* _ASSIGNED TASK_: Copy out each line of the listing below in which the string "timing" occurs.

* _RECORDS FOR THE TASK_:

==> src/hw/rtl/tbpc_pkg.sv <==
// ---------------------------------------------------------------------------
// tbpc_pkg
// Types, register indexes and reset values of the two-button classifier.
// ---------------------------------------------------------------------------
`timescale 1ns / 1ps

package tbpc_pkg;

  localparam int unsigned TimeW = 32;
  localparam int unsigned LimW  = 16;
  localparam int unsigned IdxW  = 3;

  typedef enum logic [2:0] {
    EV_NONE      = 3'd0,
    EV_INVALID   = 3'd1,
    EV_SHORT     = 3'd2,
    EV_LONG      = 3'd3,
    EV_BOTH_LONG = 3'd4,
    EV_STUCK     = 3'd5
  } ev_e;

  typedef enum logic [IdxW-1:0] {
    REG_BOUNCE_LIMIT = 3'd0,
    REG_SHORT_LOW    = 3'd1,
    REG_SHORT_HIGH   = 3'd2,
    REG_LONG_LOW     = 3'd3,
    REG_LONG_HIGH    = 3'd4,
    REG_FAULT_LIMIT  = 3'd5
  } reg_e;

  localparam logic [LimW-1:0] BounceLimitRst = 16'd50;
  localparam logic [LimW-1:0] ShortLowRst    = 16'd50;
  localparam logic [LimW-1:0] ShortHighRst   = 16'd1000;
  localparam logic [LimW-1:0] LongLowRst     = 16'd1500;
  localparam logic [LimW-1:0] LongHighRst    = 16'd2500;
  localparam logic [LimW-1:0] FaultLimitRst  = 16'd5000;

  typedef struct packed {
    logic [LimW-1:0] bounce_limit;
    logic [LimW-1:0] short_low;
    logic [LimW-1:0] short_high;
    logic [LimW-1:0] long_low;
    logic [LimW-1:0] long_high;
    logic [LimW-1:0] fault_limit;
  } cfg_t;

  // per-channel update control
  typedef struct packed {
    logic step;     // transaction leaves the input register this cycle
    logic restart;  // that transaction is a restart command
  } chan_ctrl_t;

endpackage

==> src/hw/rtl/tbpc_chan.sv <==
// ---------------------------------------------------------------------------
// tbpc_chan
// One button channel: timestamp, held and combo flags, event decode.
// ---------------------------------------------------------------------------
`timescale 1ns / 1ps

module tbpc_chan import tbpc_pkg::*; (
  input  logic             clk_i,
  input  logic             rst_ni,
  input  chan_ctrl_t       ctrl_i,
  input  cfg_t             cfg_i,
  input  logic [TimeW-1:0] now_i,
  input  logic             own_i,
  input  logic             other_i,
  output ev_e              ev_o
);

  logic [TimeW-1:0] stamp_q, stamp_d;
  logic             held_q, held_d;
  logic             combo_q, combo_d;

  logic [TimeW-1:0] elapsed;
  logic             in_long;
  logic             own_alone;
  logic             held_arm;
  ev_e              ev;

  // a released channel restamps to now, so elapsed is zero
  assign elapsed   = held_q ? (now_i - stamp_q) : '0;
  assign in_long   = (elapsed > TimeW'(cfg_i.long_low)) && (elapsed < TimeW'(cfg_i.long_high));
  assign own_alone = own_i && !other_i;
  assign held_arm  = held_q || (own_alone && (elapsed < TimeW'(cfg_i.short_high)));

  always_comb begin
    held_d  = held_arm;
    combo_d = combo_q;
    ev      = EV_NONE;
    if (own_alone && !combo_q && in_long) begin
      held_d  = 1'b1;
      combo_d = 1'b1;
      ev      = EV_LONG;
    end else if (own_i && other_i && !combo_q && in_long) begin
      held_d  = 1'b1;
      combo_d = 1'b1;
      ev      = EV_BOTH_LONG;
    end else if (held_arm && !own_i) begin
      held_d  = 1'b0;
      combo_d = 1'b0;
      if (elapsed <= TimeW'(cfg_i.bounce_limit)) begin
        ev = EV_INVALID;
      end else if ((elapsed > TimeW'(cfg_i.short_low)) &&
                   (elapsed < TimeW'(cfg_i.short_high))) begin
        ev = EV_SHORT;
      end else if (elapsed > TimeW'(cfg_i.fault_limit)) begin
        ev = EV_STUCK;
      end
    end else if (own_i && (elapsed >= TimeW'(cfg_i.long_high))) begin
      held_d = 1'b1;
      ev     = EV_STUCK;
    end
  end

  // restart keeps the flags and reports nothing
  always_comb begin
    if (ctrl_i.restart) begin
      stamp_d = now_i;
    end else begin
      stamp_d = held_q ? stamp_q : now_i;
    end
  end

  assign ev_o = ctrl_i.restart ? EV_NONE : ev;

  always_ff @(posedge clk_i or negedge rst_ni) begin
    if (!rst_ni) begin
      stamp_q <= '0;
      held_q  <= 1'b0;
      combo_q <= 1'b0;
    end else if (ctrl_i.step) begin
      stamp_q <= stamp_d;
      if (!ctrl_i.restart) begin
        held_q  <= held_d;
        combo_q <= combo_d;
      end
    end
  end

endmodule

==> src/hw/rtl/two_button_press_classifier_top.sv <==
// ---------------------------------------------------------------------------
// two_button_press_classifier_top
// Classifies presses of two buttons into invalid, short, long, both-long and
// stuck-fault events from a stream of timed polls.
// ---------------------------------------------------------------------------
// Each accepted poll gives exactly one result holding an event for each
// button. Throughput is one transaction per clock while the output is not
// stalled: a poll is captured in an input register and decoded in a single
// stage into the result register, where both channel states update in the
// same cycle. A stalled output holds the poll in the input register. The
// input register doubles as a skid stage, so one poll is still accepted
// while a result waits. Threshold registers must be written by the user
// through the cfg port while no transaction is in flight (unchecked).
`timescale 1ns / 1ps

module two_button_press_classifier_top import tbpc_pkg::*; (
  input  logic             clk_i,
  input  logic             rst_ni,
  // configuration
  input  logic             cfg_we_i,
  input  logic [IdxW-1:0]  cfg_idx_i,
  input  logic [LimW-1:0]  cfg_wdata_i,
  // poll input
  input  logic             in_valid_i,
  output logic             in_stall_o,
  input  logic             command_i,
  input  logic [TimeW-1:0] now_i,
  input  logic             mode_pressed_i,
  input  logic             set_pressed_i,
  // event output
  output logic             out_valid_o,
  input  logic             out_stall_i,
  output logic [2:0]       mode_event_o,
  output logic [2:0]       set_event_o
);

  cfg_t cfg_q, cfg_d;

  logic             in_valid_q, in_valid_d;
  logic             cmd_q;
  logic [TimeW-1:0] now_q;
  logic             mode_q, set_q;
  logic             out_valid_q, out_valid_d;
  ev_e              mode_ev_q, set_ev_q;
  ev_e              mode_ev, set_ev;

  logic       in_accept;
  logic       advance;
  chan_ctrl_t ctrl;

  // ---- configuration registers
  always_comb begin
    cfg_d = cfg_q;
    if (cfg_we_i) begin
      case (reg_e'(cfg_idx_i))
        REG_BOUNCE_LIMIT: cfg_d.bounce_limit = cfg_wdata_i;
        REG_SHORT_LOW:    cfg_d.short_low    = cfg_wdata_i;
        REG_SHORT_HIGH:   cfg_d.short_high   = cfg_wdata_i;
        REG_LONG_LOW:     cfg_d.long_low     = cfg_wdata_i;
        REG_LONG_HIGH:    cfg_d.long_high    = cfg_wdata_i;
        REG_FAULT_LIMIT:  cfg_d.fault_limit  = cfg_wdata_i;
        default:          cfg_d = cfg_q;
      endcase
    end
  end

  always_ff @(posedge clk_i or negedge rst_ni) begin
    if (!rst_ni) begin
      cfg_q.bounce_limit <= BounceLimitRst;
      cfg_q.short_low    <= ShortLowRst;
      cfg_q.short_high   <= ShortHighRst;
      cfg_q.long_low     <= LongLowRst;
      cfg_q.long_high    <= LongHighRst;
      cfg_q.fault_limit  <= FaultLimitRst;
    end else begin
      cfg_q <= cfg_d;
    end
  end

  // ---- handshake
  assign advance    = in_valid_q && (!out_valid_q || !out_stall_i);
  assign in_stall_o = in_valid_q && !advance;
  assign in_accept  = in_valid_i && !in_stall_o;

  always_comb begin
    in_valid_d = in_valid_q;
    if (in_accept) begin
      in_valid_d = 1'b1;
    end else if (advance) begin
      in_valid_d = 1'b0;
    end
  end

  always_comb begin
    out_valid_d = out_valid_q;
    if (advance) begin
      out_valid_d = 1'b1;
    end else if (!out_stall_i) begin
      out_valid_d = 1'b0;
    end
  end

  always_ff @(posedge clk_i or negedge rst_ni) begin
    if (!rst_ni) begin
      in_valid_q  <= 1'b0;
      out_valid_q <= 1'b0;
    end else begin
      in_valid_q  <= in_valid_d;
      out_valid_q <= out_valid_d;
    end
  end

  // ---- input register
  always_ff @(posedge clk_i) begin
    if (in_accept) begin
      cmd_q  <= command_i;
      now_q  <= now_i;
      mode_q <= mode_pressed_i;
      set_q  <= set_pressed_i;
    end
  end

  // ---- channels
  assign ctrl.step    = advance;
  assign ctrl.restart = cmd_q;

  tbpc_chan u_mode_chan (
    .clk_i   (clk_i),
    .rst_ni  (rst_ni),
    .ctrl_i  (ctrl),
    .cfg_i   (cfg_q),
    .now_i   (now_q),
    .own_i   (mode_q),
    .other_i (set_q),
    .ev_o    (mode_ev)
  );

  tbpc_chan u_set_chan (
    .clk_i   (clk_i),
    .rst_ni  (rst_ni),
    .ctrl_i  (ctrl),
    .cfg_i   (cfg_q),
    .now_i   (now_q),
    .own_i   (set_q),
    .other_i (mode_q),
    .ev_o    (set_ev)
  );

  // ---- result register
  always_ff @(posedge clk_i) begin
    if (advance) begin
      mode_ev_q <= mode_ev;
      set_ev_q  <= set_ev;
    end
  end

  assign out_valid_o  = out_valid_q;
  assign mode_event_o = mode_ev_q;
  assign set_event_o  = set_ev_q;

endmodule

==> config.mk <==
export PLATFORM = sky130hd
export DESIGN_NAME = two_button_press_classifier_top
export DESIGN_NICKNAME = d
export VERILOG_FILES = /design/src/hw/rtl/tbpc_pkg.sv /design/src/hw/rtl/tbpc_chan.sv /design/src/hw/rtl/two_button_press_classifier_top.sv
export SDC_FILE = /design/constraint.sdc
export NUM_CORES = 1
export LEC_CHECK = 0
export ABC_CLOCK_PERIOD_IN_PS = 4200
export BUFFER_PORTS_ARGS = -buffer_cell sky130_fd_sc_hd__buf_4
export CORE_AREA = 3 3 183 185
export DETAILED_ROUTE_END_ITERATION = 12
export DIE_AREA = 0 0 186 188
export GPL_ROUTABILITY_DRIVEN = 0
export PLACE_DENSITY = 0.69
export SLEW_MARGIN = 20
export SYNTH_ARGS = -nofsm -noshare
export SYNTH_HDL_FRONTEND = slang
export SYNTH_SLANG_ARGS = --single-unit
==> constraint.sdc <==
create_clock -name clk_i -period 4.2 [get_ports clk_i]
set_input_delay 0.42 -clock clk_i [delete_from_list [all_inputs] [get_ports clk_i]]
set_output_delay 0.42 -clock clk_i [all_outputs]
set_load 0.01 [all_outputs]
-- Word-level counts from Yosys, hierarchy flattened
Cells that the tools add are included.
Widths: inputs -> output; s select.
- word-level logic and storage cells: 137
- output and inout port bits: 8
- input port bits: 59
- register bits after elaboration: 207
- mux-type cells: 38
- reductions and logical operators: 52
- add/sub/neg operators: 2
- equal/unequal tests: 8
- bitwise logic cells: 1
- order comparisons: 14
- operator list (kind ; count):
    $gt 32x16->1 ; 6
    $mux 32 ; 6
    $lt 32x16->1 ; 4
    $ge 32x16->1 ; 2
    $le 32x16->1 ; 2
    $sub 32x32->32 ; 2
    $mux 3 ; 12
    $logic_and 1x1->1 ; 24
    $mux 1 ; 18
    $reduce_and 2->1 ; 9
    $logic_not 1->1 ; 8
    $eq 3x2->1 const B ; 2
    $eq 3x3->1 const B ; 2
    $reduce_and 3->1 ; 2
    $reduce_bool 3->1 ; 2
    $mux 2 ; 2
    $ne 2x2->1 const B ; 2
    $reduce_or 2->1 ; 2
    $eq 3x1->1 const B ; 1
    $logic_not 3->1 ; 1
    $logic_or 1x1->1 ; 3
    $ne 2x1->1 const B ; 1
    $reduce_bool 2->1 ; 1
    $not 1->1 ; 1

-- Logic depth before layout (Yosys ltp)
- word-level depth: 9
- depth in mapped cells: 23
- gate-level depth less buffers: 23

-- Modules after synthesis
From an unflattened synthesis, not the netlist that was laid out.
- cell total of the unflattened synthesis: 1824
- area, all modules: 17151.4 um^2
- by module, submodules not included (module ; cells an instance ; times used ; sequential area each (um^2) ; area an instance (um^2)):
    tbpc_chan (u_mode_chan) ; 797 ; 1 ; 850.8 ; 6195.9
    tbpc_chan (u_set_chan) ; 770 ; 1 ; 850.8 ; 5919.4
    two_button_press_classifier_top ; 257 ; 1 ; 3719.8 ; 5036.1

-- Least setup slack after synthesis
OpenSTA, ideal clock, no wires.
- path type: flip-flop to flip-flop
- start point: reg now_q[0]
- end point: reg mode_ev_q[0], in the netlist mode_event_o[0], data pin
- arrival: 4.120 ns
- slack: -0.189 ns
- required time: 3.930 ns
- buffers on the path: 0
- period minus slack after synthesis: 4.389 ns
- setup time: 0.270 ns
- cell stages (with the launch flop): 21
- path through: edfxtp_1 > inv_1 > ha_1 > fa_1 > and2b_1 > o2111ai_1 > a311o_1 > a21oi_1 > nor2b_1 > nor2_1 > nor2_1 > xor2_1 > nor2_1 > ha_1 > and3_1 > nand3_1 > or3_1 > or3_1 > a311o_1 > a21oi_1 > o22ai_1
- longest elaborated chain between the ends: 9
- elaborated cells between the ends (all ways): 24
- classes of those cells: 1 x add/sub; 7 x order compare; 8 x mux; 8 x reduce/logical
- RTL lines (item ; line ; RTL):
    start, declared ; two_button_press_classifier_top.sv:41 ; logic [TimeW-1:0] now_q;
    start signal, assigned ; two_button_press_classifier_top.sv:117 ; now_q <= now_i;
    $sub 32x32->32 * ; tbpc_chan.sv:29 ; assign elapsed = held_q ? (now_i - stamp_q) : '0;
    $mux 32 * ; tbpc_chan.sv:29 ;
    $gt 32x16->1, or another cell as far along ; tbpc_chan.sv:54 ; end else if (elapsed > TimeW'(cfg_i.fault_limit)) begin
    $mux 3, or another cell as far along ; tbpc_chan.sv:54 ;
    $mux 3 / $logic_or 1x1->1 (equally long branches) ; tbpc_chan.sv:51, tbpc_chan.sv:32 ;
    $mux 3 / $logic_and 1x1->1 (equally long branches) ; tbpc_chan.sv:49, tbpc_chan.sv:46 ;
    $mux 3 ; tbpc_chan.sv:46 ; end else if (held_arm && !own_i) begin
    $mux 3 ; tbpc_chan.sv:42 ; end else if (own_i && other_i && !combo_q && in_long) begin
    $mux 2 * ; tbpc_chan.sv:38 ; if (own_alone && !combo_q && in_long) begin
    end signal, assigned ; two_button_press_classifier_top.sv:152 ; mode_ev_q <= mode_ev;
    end, declared ; two_button_press_classifier_top.sv:44 ; ev_e mode_ev_q, set_ev_q;
Mark *: on every way between the ends. The rest lies on a longest branch, timed or not.
A chain may end at the register's enable or synchronous reset.

-- Worst setup path in the final report
- start point: reg u_mode_chan.stamp_q[0]
- end point: reg mode_ev_q[0], in the netlist mode_event_o[0], data pin
- longest elaborated chain between the ends: 9
- elaborated cells between the ends (all ways): 24
- classes of those cells: 1 x add/sub; 7 x order compare; 8 x mux; 8 x reduce/logical
- RTL lines (item ; line ; RTL):
    start, declared ; tbpc_chan.sv:18 ; logic [TimeW-1:0] stamp_q, stamp_d;
    start signal, assigned ; tbpc_chan.sv:80 ; stamp_q <= stamp_d;
    $sub 32x32->32 * ; tbpc_chan.sv:29 ;
    $mux 32 * ; tbpc_chan.sv:29 ;
    $gt 32x16->1, or another cell as far along ; tbpc_chan.sv:54 ;
    $mux 3, or another cell as far along ; tbpc_chan.sv:54 ;
    $mux 3 / $logic_or 1x1->1 (equally long branches) ; tbpc_chan.sv:51, tbpc_chan.sv:32 ;
    $mux 3 / $logic_and 1x1->1 (equally long branches) ; tbpc_chan.sv:49, tbpc_chan.sv:46 ;
    $mux 3 ; tbpc_chan.sv:46 ;
    $mux 3 ; tbpc_chan.sv:42 ;
    $mux 2 * ; tbpc_chan.sv:38 ;
Marks and branches as above.

==> summary.md <==
| Metric | Value |
|---|---|
| Vertical extent of the die | approximately 190 um |
| DRC | 0 |
| Number of synthesized flops with an enable pin | 41 |
| Initial Utilization | 49.72% |
| Endpoints failing setup | 5 |
| Average wire per standard cell | 18.70 um |
| Clock Tree Buf Depth | 3 |
| Critical-path cell with the highest stage delay | sky130_fd_sc_hd__dfrtp_1 |
| Total length of routed met2 wires | 19910 um |
| Crit path DAT | 4.83 ns |
| CTS tree | yes |
| Inserted Clock Buffers | 25 |
| Number of different library cells in the post-synthesis netlist | roughly 80 |
| Top Layer Used | met4 |
| RSZ-0062 raised after global routing | yes |
| Post-layout total power | approximately 0.014 W |
| Int Pwr | a little over 0.008 W |
| Net Count, Synth | 2028 |
| Area share of the largest cell type after synthesis | between 20% and 30% |
| DR WL met3 | 2656 um |
| Number of warnings reported in the yosys synthesis log | 0 |
| Clock root cell | sky130_fd_sc_hd__clkbuf_16 |
| Area of the die | 0.03497 mm2 |
| Via count of the routed design | 13.68k |
| Setup slack on the worst flop-to-flop path | -0.37 ns |
| Share of layout cells above drive strength 1 | 24.74% |
| Cell Area, Placed | 0.01781 mm2 |
| Library cell with the largest summed area after synthesis | sky130_fd_sc_hd__dfrtp_1 |
| Count of port buffers added during placement | 66 |
| Area delta synth->final | 20.15% |
| Fmax | 218.8 MHz |
| Cell area after technology mapping | 0.01601 mm2 |
| Total of flip-flops plus latches after synthesis | 207 |
| Failing checks | hold timing, setup timing |
| Async set-reset flop share out of synthesis | 80.19% |
| List of most frequent post-synthesis cells | 240 x sky130_fd_sc_hd__ha_1, 168 x sky130_fd_sc_hd__inv_1, 137 x sky130_fd_sc_hd__dfrtp_1 |
| Global Route Usage Sum | between 20 and 25% |
| Worst Skew | roughly 0.026 ns |
| Std cell rows | 66 |
| CP delay by family, top | simple AND/OR/NAND/NOR gates |
| CP Launch Point | u_mode_chan.stamp_q[0]$_DFFE_PN0P_ |
| Pin slew with the least headroom to its limit | 1.082 ns |
| Remaining antenna violation count after routing | 0 |
| Final count of hold timing violations | 21 |
| Crit start category | register |
| Syn Inst Count | 1727 |
| Final instance area | between 0.015 and 0.02 mm2 |
| P per Cell Area | about 750 mW/mm2 |
| Status | complete, but fails checks |
| Number of cells traversed by the worst register-to-register path | 20 |
| Via density | 5.867 |
| Die Width | between 150 and 200 um |
| Power share of the clock group | 15.4% |
| Antenna violations before repair | 0 |
| Type of destination of the critical path | register |
| TritonCTS Sinks | between 200 and 250 |
| Static Leakage | 8.881 nW |
| Slew margin rel. | a little over a quarter |
| HPWL after DPL | 33770 um |
| Start-to-end type of the worst setup path | register to register |
| Reg2reg end | mode_event_o[0]$_SDFFCE_PP0P_ |
| Share of the yosys chip area belonging to registers | between 30 and 40% |
| Maximum fanout along the worst path | 4 |
| Final WL | 43600 um |
| Critical-path cell list | ha_4 > fa_2 > and2b_1 > o2111ai_2 > a311o_1 > a21oi_2 > nor2b_2 > nor2_1 > nor2_1 > xor2_1 > nor2_4 > buf_12 > ha_4 > and3_4 > nand3_2 > or3_1 > or3_1 > a311o_1 > a21oi_2 > o22ai_1 |
| Placeable core region | around 0.032 mm2 |
| Reg power frac | 19.7% |
| I/O pins | 67 |
| Hold Path Class | input pin to asynchronous set/reset pin |
| Total Nets Final | 2207 |
| Final Slew Violations | 0 |
| Overflow after GRT | 0 |
| Synth Flop Type | sky130_fd_sc_hd__dfrtp_1 |
| Combined buffer and inverter count along the critical path | 1 |
| Share of the clock period used by the worst path after layout | 108.8% |
| Antenna diodes | 0 |
| Drt first-iter violations | 930 |
| Worst-case setup margin in the final layout | -0.3702 ns |
| Largest net degree at the start of global routing | 98 |
| Data required time at the worst endpoint | around 4.5 ns |
| Post-cts hold buffer count | 0 |
| Cell types occupying the most area after synthesis | sky130_fd_sc_hd__dfrtp_1 21%, sky130_fd_sc_hd__ha_1 19%, sky130_fd_sc_hd__edfxtp_1 7.7% |
| Wire length of the first global-routing pass | 70060 um |
| Cell with the most instances after synthesis | sky130_fd_sc_hd__ha_1 |
| Final Hold Slack | -0.03085 ns |
| Switching power summed over all nets | 0.006307 W |
| Clk slew on worst S/H paths | 0.06 ns |
| Peak per-stage delay on the critical path | about 0.4 ns |
| Clock period minus final worst setup slack | 4.570 ns |
| Combinational Power Share | 64.9% |
| Latest clock arrival within the worst-skew pair | 0.55 ns |
| Deepest level of the CTS H-tree | 1 |
| Vias in the first global route | between 10k and 15k |
| Mean cell area of the mapped netlist | 9.272 um2 |
| Routed metal-1 wirelength | a little under 20000 um |
| Switching power share of the total | 43.55% |
| Origin of the critical flop-to-flop path | u_mode_chan.stamp_q[0]$_DFFE_PN0P_ |
| Highest ir drop seen on vdd | around 0.00048 V |
| Total iterations of the first detailed-routing run | 5 |
| Number of max-cap violations | 0 |
-- metrics by stage --
stage / setup TNS [ns] / util [%] / cells / hold WS, ns / setup WS [ns]
3_5_place_dp: -2.503 / 55.30 / 2271 / 0.4755 / -0.3426
3_3_place_gp: -1.388 / 55.30 / 2271 / 0.4503 / -0.2726
4_1_cts: -0.9738 / 58.87 / 2329 / 0.01344 / -0.3453
2_1_floorplan: 0 / - / 1727 / 0.1244 / 0.007485
5_1_grt: -2.786 / 59.74 / 2332 / 0.02734 / -0.4784
6_report: -1.377 / 59.74 / 2332 / -0.03085 / -0.3702
-- cell usage in the layout, fill, tap and decap left out, types with 13 or more instances in the layout --
master                      count
sky130_fd_sc_hd__mux2_2        99
sky130_fd_sc_hd__xnor2_1       22
sky130_fd_sc_hd__a21oi_2       13
sky130_fd_sc_hd__nor3_1        28
sky130_fd_sc_hd__edfxtp_1      41
sky130_fd_sc_hd__ha_1         227
sky130_fd_sc_hd__nand2b_1      30
sky130_fd_sc_hd__a21o_1        36
sky130_fd_sc_hd__dfrtp_1      137
sky130_fd_sc_hd__nor2_1        79
sky130_fd_sc_hd__a31oi_1       13
sky130_fd_sc_hd__o21ai_0      123
sky130_fd_sc_hd__o211ai_1      19
sky130_fd_sc_hd__o21a_1        17
sky130_fd_sc_hd__clkbuf_16     25
sky130_fd_sc_hd__nand4_1       51
sky130_fd_sc_hd__buf_4        202
sky130_fd_sc_hd__nor2b_1       31
sky130_fd_sc_hd__a21oi_1      102
sky130_fd_sc_hd__inv_1        166
sky130_fd_sc_hd__nand2_1      127
sky130_fd_sc_hd__dfstp_2       29
sky130_fd_sc_hd__nand3_1       24
sky130_fd_sc_hd__xor2_1        25
-- cell families after synthesis --
group | share of synthesized area [%]
simple gates | 14.39
mux | 7.212
flops | 33.86
compound gates | 17.27
fa+ha+maj | 19.32
xor+xnor | 2.680
buf+inv | 5.282
-- power groups by stage --
stage	sequential, W	clock [W]	combinational [W]
after floorplan	0.00279	0	0.00570
after global placement	0.00286	0	0.00820
after detailed placement	0.00288	0	0.00850
after CTS	0.00285	0.00228	0.00891
after global routing	0.00291	0.00236	0.0104
final	0.00285	0.00224	0.00939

* _TASK ANSWER_:
| Failing checks | hold timing, setup timing |
| Final count of hold timing violations | 21 |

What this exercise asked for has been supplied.